Using a major histocompatibility complex (MHC)–matched murine model of ASCT, we explored whether sorafenib would slow tumor progression potentially facilitating GVT effects in mice with established RENCA tumors. Balb/C mice conditioned with 950cGy total body irradiation received either a T cell–depleted (bone marrow alone) or T cell–replete (bone marrow plus splenocytes) ASCT from MHC-matched, minor antigen–mismatched B10.d2 donors. Nontransplanted tumor-bearing Balb/C control mice that received sorafenib by oral gavage (60 mg/kg/day) had no evidence of drug toxicity and had slower tumor growth which improved survival compared with mice not receiving sorafenib (median survival 49 vs 34 days, respectively; P = .04).
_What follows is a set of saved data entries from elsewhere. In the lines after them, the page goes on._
===== src/rtl/axi_slv_wr_arbiter.sv =====
`default_nettype none
// ============================================================================
// axi_slv_wr_arbiter : round-robin AW arbiter with in-order W steering  (rev 1.0)
// ============================================================================
module axi_slv_wr_arbiter #(
  parameter int MST_NUM      = 3,
  parameter int SLV_OSTD_NUM = 4,
  parameter int AWCH_W       = 53,
  parameter int WCH_W        = 47
) (
  input  logic                              aclk,
  input  logic                              aresetn,
  input  logic [MST_NUM-1:0]                mst_awvalid,
  output logic [MST_NUM-1:0]                mst_awready,
  input  logic [MST_NUM*AWCH_W-1:0]         mst_awch,
  output logic                              slv_awvalid,
  input  logic                              slv_awready,
  output logic [AWCH_W-1:0]                 slv_awch,
  input  logic [MST_NUM-1:0]                mst_wvalid,
  output logic [MST_NUM-1:0]                mst_wready,
  input  logic [MST_NUM-1:0]                mst_wlast,
  input  logic [MST_NUM*WCH_W-1:0]          mst_wch,
  output logic                              slv_wvalid,
  input  logic                              slv_wready,
  output logic                              slv_wlast,
  output logic [WCH_W-1:0]                  slv_wch,
  output logic [$clog2(MST_NUM)-1:0]        aw_grant,
  output logic                              aw_busy,
  output logic [$clog2(SLV_OSTD_NUM):0]     ostd_cnt
);

  localparam int MW = $clog2(MST_NUM);
  localparam int PW = $clog2(SLV_OSTD_NUM);
  localparam int CW = PW + 1;

  typedef enum logic [0:0] {IDLE = 1'b0, BUSY = 1'b1} state_t;

  state_t          state, state_nxt;
  logic [MW-1:0]   last_grant, rr_pick, grant_nxt;
  logic            rr_found;
  logic            not_full, empty, push, pop;
  logic [MW-1:0]   order_q [SLV_OSTD_NUM];
  logic [PW-1:0]   wr_ptr, rd_ptr;
  logic [MW-1:0]   head;

  // First requester searching upward from last_grant+1, wrapping at MST_NUM.
  always_comb begin : rr_search
    int          idx;
    logic [MW-1:0] idx_m;
    rr_pick  = '0;
    rr_found = 1'b0;
    idx      = 0;
    idx_m    = '0;
    for (int k = 1; k <= MST_NUM; k++) begin
      idx = int'(last_grant) + k;
      if (idx >= MST_NUM) idx = idx - MST_NUM;
      idx_m = MW'(idx);
      if (!rr_found && mst_awvalid[idx_m]) begin
        rr_pick  = idx_m;
        rr_found = 1'b1;
      end
    end
  end

  always_comb begin
    state_nxt = state;
    grant_nxt = aw_grant;
    case (state)
      IDLE: if (rr_found && not_full) begin
        state_nxt = BUSY;
        grant_nxt = rr_pick;
      end
      BUSY: if (push) state_nxt = IDLE;
      default: state_nxt = IDLE;
    endcase
  end

  always_ff @(posedge aclk or negedge aresetn) begin
    if (!aresetn) begin
      state      <= IDLE;
      aw_grant   <= '0;
      last_grant <= MW'(MST_NUM - 1);
    end else begin
      state    <= state_nxt;
      aw_grant <= grant_nxt;
      if (push) last_grant <= aw_grant;
    end
  end

  assign aw_busy     = (state == BUSY);
  assign slv_awvalid = aw_busy & mst_awvalid[aw_grant];
  assign slv_awch    = mst_awch[aw_grant*AWCH_W +: AWCH_W];
  assign push        = slv_awvalid & slv_awready;

  assign not_full   = (ostd_cnt != CW'(SLV_OSTD_NUM));
  assign empty      = (ostd_cnt == '0);
  assign head       = order_q[rd_ptr];
  // An empty FIFO masks everything so W issued ahead of its AW simply stalls.
  assign slv_wvalid = !empty & mst_wvalid[head];
  assign slv_wlast  = !empty & mst_wlast[head];
  assign slv_wch    = mst_wch[head*WCH_W +: WCH_W];
  assign pop        = slv_wvalid & slv_wready & slv_wlast;

  for (genvar i = 0; i < MST_NUM; i++) begin : g_rdy
    assign mst_awready[i] = aw_busy & (aw_grant == MW'(i)) & slv_awready;
    assign mst_wready[i]  = !empty & (head == MW'(i)) & slv_wready;
  end

  always_ff @(posedge aclk or negedge aresetn) begin
    if (!aresetn) begin
      wr_ptr   <= '0;
      rd_ptr   <= '0;
      ostd_cnt <= '0;
      for (int j = 0; j < SLV_OSTD_NUM; j++) order_q[j] <= '0;
    end else begin
      if (push) begin
        order_q[wr_ptr] <= aw_grant;
        wr_ptr          <= wr_ptr + 1'b1;
      end
      if (pop) rd_ptr <= rd_ptr + 1'b1;
      case ({push, pop})
        2'b10:   ostd_cnt <= ostd_cnt + 1'b1;
        2'b01:   ostd_cnt <= ostd_cnt - 1'b1;
        default: ostd_cnt <= ostd_cnt;
      endcase
    end
  end

endmodule
`default_nettype wire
In recipients of a T cell–depleted ASCT, sorafenib by oral gavage was not associated with overt toxicities and also delayed tumor progression and improved survival compared with nonsorafenib controls (median survival 42 vs 31 days; P < .01). Remarkably, T cell–depleted transplant recipients that received sorafenib had no evidence of organ toxicity or GVHD at autopsy. In contrast, there was a surprising and significant increase in clinical GVHD (Figure 1) and histologically confirmed severe skin and liver GVHD (P = .0023) with a trend toward shortened survival when sorafenib was administered to recipients of a T cell–replete SCT (Figure 1). Blood samples showed a nonsignificant increase in the percentage of CD3⁺ T cells in mice that received a T cell–replete ASCT with sorafenib versus without sorafenib (62% ± 29% vs 28% ± 10%; P = .26).

Although the exact mechanism through which this agent enhances GVHD in vivo remains under investigation, correlative in vitro studies using human peripheral blood mononuclear cells obtained from healthy volunteers revealed OKT3-induced T-cell proliferation increased significantly in the presence of sorafenib (median stimulation index 4.6; range, 1.8-10.8; P = .035). These preclinical murine studies and early observations in humans raise the concern that sorafenib may exacerbate GVHD, and imply the early or prophylactic use of this agent after a T-cell replete ASCT for FLT-3-ITD–positive AML should be pursued with caution and should be given only in the context of a clinical trial.